De Corea a Hollywood: El nacimiento de un guerrero
Antes de convertirse en el rudo héroe de las patadas giratorias, Norris fue un joven humilde nacido en Oklahoma en 1940. Su vida dio un giro radical al alistarse en el ejército y ser destinado a la Guerra de Corea. Fue en el país asiático donde Carlos mutó en «Chuck» y donde descubrió el tang su do, un arte marcial que le fascinó.
Lejos de conformarse con dominarlo, a su regreso a Estados Unidos decidió crear su propia disciplina: el Chun Kuk Do (o «el camino universal»), una letal mezcla de kárate, jiu-jitsu brasileño, muay thai y lucha libre. Su destreza le llevó a abrir una red de gimnasios donde impartía clases a la élite de Hollywood. Fue allí donde forjó amistad con estrellas como Michael Landon o el icónico Steve McQueen, quien no tardó en convencerle de que su presencia física estaba hecha para la gran pantalla.
El combate contra Bruce Lee que cambió la historia
Su consagración cinematográfica llegaría de la mano de otro gigante, el legendario Bruce Lee. En 1972, Lee le ofreció el papel de su antagonista en El furor del dragón. Norris aceptó el reto, asumiendo que el guion le obligaba a morder el polvo frente a la estrella asiática en el mismísimo Coliseo de Roma. Esos diez minutos épicos de combate cuerpo a cuerpo no solo pasaron a los anales de la historia del cine, sino que catapultaron la carrera de Norris. Curiosa y trágicamente, meses después, Norris y McQueen serían los encargados de portar el féretro de Lee tras su prematura muerte.
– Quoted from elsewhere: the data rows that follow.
**src/rtl/serial_transmitter.sv**
```systemverilog
// Byte-wide serial transmitter: one-entry holding buffer in front of a shift register,
// framed as start / 8 data bits LSB first / optional even parity / stop.
module serial_transmitter #(
    parameter int unsigned CLKS_PER_BIT = 16,
    parameter int unsigned PARITY_EN    = 0
) (
    input  logic       clk,
    input  logic       rst_n,
    input  logic [7:0] tx_data,
    input  logic       tx_valid,
    output logic       tx_ready,
    output logic       dout,
    output logic       tx_busy,
    output logic       tx_done
);

    typedef enum logic [2:0] {StIdle, StStart, StData, StParity, StStop} state_e;

    localparam logic [15:0] CntMax = 16'(CLKS_PER_BIT - 1);

    state_e      state_q, state_d;
    logic [7:0]  buf_q, buf_d;
    logic        buf_full_q, buf_full_d;
    logic [7:0]  shift_q, shift_d;
    logic [15:0] cnt_q, cnt_d;
    logic [2:0]  idx_q, idx_d;
    logic        par_q, par_d;
    logic        dout_q, dout_d;
    logic        done_q, done_d;
    logic        tc;
    logic        load;

    // Next-state logic: buffer write on handshake, frame sequencing, buffer unload into shifter.
    always_comb begin
        state_d    = state_q;
        buf_d      = buf_q;
        buf_full_d = buf_full_q;
        shift_d    = shift_q;
        cnt_d      = cnt_q;
        idx_d      = idx_q;
        par_d      = par_q;
        dout_d     = dout_q;
        done_d     = 1'b0;
        load       = 1'b0;
        tc         = (cnt_q == CntMax);

        // Writes only happen while empty and unloads only while full, so they never collide.
        if (tx_valid && !buf_full_q) begin
            buf_d      = tx_data;
            buf_full_d = 1'b1;
        end

        if (state_q != StIdle) begin
            cnt_d = tc ? '0 : cnt_q + 16'd1;
        end

        unique case (state_q)
            StIdle: begin
                if (buf_full_q) load = 1'b1;
            end
            StStart: begin
                if (tc) begin
                    state_d = StData;
                    idx_d   = 3'd0;
                    dout_d  = shift_q[0];
                end
            end
            StData: begin
                if (tc) begin
                    // Parity accumulates over the bits as they leave the shifter.
                    par_d   = par_q ^ shift_q[0];
                    shift_d = shift_q >> 1;
                    if (idx_q == 3'd7) begin
                        if (PARITY_EN != 0) begin
                            state_d = StParity;
                            dout_d  = par_q ^ shift_q[0];
                        end else begin
                            state_d = StStop;
                            dout_d  = 1'b1;
                        end
                    end else begin
                        idx_d  = idx_q + 3'd1;
                        dout_d = shift_q[1];
                    end
                end
            end
            StParity: begin
                if (tc) begin
                    state_d = StStop;
                    dout_d  = 1'b1;
                end
            end
            StStop: begin
                if (tc) begin
                    done_d = 1'b1;
                    if (buf_full_q) begin
                        load = 1'b1;
                    end else begin
                        state_d = StIdle;
                        dout_d  = 1'b1;
                    end
                end
            end
            default: state_d = StIdle;
        endcase

        // Start a frame from the buffer; from STOP this chains frames with no idle gap.
        if (load) begin
            state_d    = StStart;
            shift_d    = buf_q;
            buf_full_d = 1'b0;
            cnt_d      = '0;
            idx_d      = 3'd0;
            par_d      = 1'b0;
            dout_d     = 1'b0;
        end
    end

    // State registers; reset forces the line idle and drops any buffered byte.
    always_ff @(posedge clk or negedge rst_n) begin
        if (!rst_n) begin
            state_q    <= StIdle;
            buf_q      <= '0;
            buf_full_q <= 1'b0;
            shift_q    <= '0;
            cnt_q      <= '0;
            idx_q      <= '0;
            par_q      <= 1'b0;
            dout_q     <= 1'b1;
            done_q     <= 1'b0;
        end else begin
            state_q    <= state_d;
            buf_q      <= buf_d;
            buf_full_q <= buf_full_d;
            shift_q    <= shift_d;
            cnt_q      <= cnt_d;
            idx_q      <= idx_d;
            par_q      <= par_d;
            dout_q     <= dout_d;
            done_q     <= done_d;
        end
    end

    assign tx_ready = ~buf_full_q;
    assign tx_busy  = (state_q != StIdle);
    assign dout     = dout_q;
    assign tx_done  = done_q;

endmodule

```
El Ranger de América y el fenómeno de internet
Durante la década de los ochenta, al calor del patriotismo de la era Reagan, Chuck Norris se erigió como el héroe de acción por excelencia. A diferencia de los hipermusculados Stallone o Schwarzenegger, Norris aportaba el aura del estadounidense medio: barba pelirroja, ropa vaquera y un carisma silencioso. Títulos como Desaparecido en combate, Invasión U.S.A. o McQuade, el lobo solitario cimentaron su estatus, aunque su papel más emblemático llegaría en la televisión de los noventa dando vida al inquebrantable Cordell Walker en Walker, Texas Ranger, serie que lideró las audiencias durante ocho temporadas.
En su madurez, Norris supo reinventarse gracias a los «Chuck Norris facts», una avalancha de hipérboles humorísticas en internet que exaltaban su dureza y que él mismo abrazó con gran sentido del humor, llegando a publicar un libro recopilatorio. Al mismo tiempo, mantuvo una activa presencia pública defendiendo sus firmes convicciones conservadoras y su apoyo al Partido Republicano.
Puede que la crítica cinematográfica nunca le concediera galardones de prestigio, pero Chuck Norris logró algo mucho más difícil: el aplauso incondicional del público y un asiento reservado para la eternidad en el Olimpo de la cultura pop.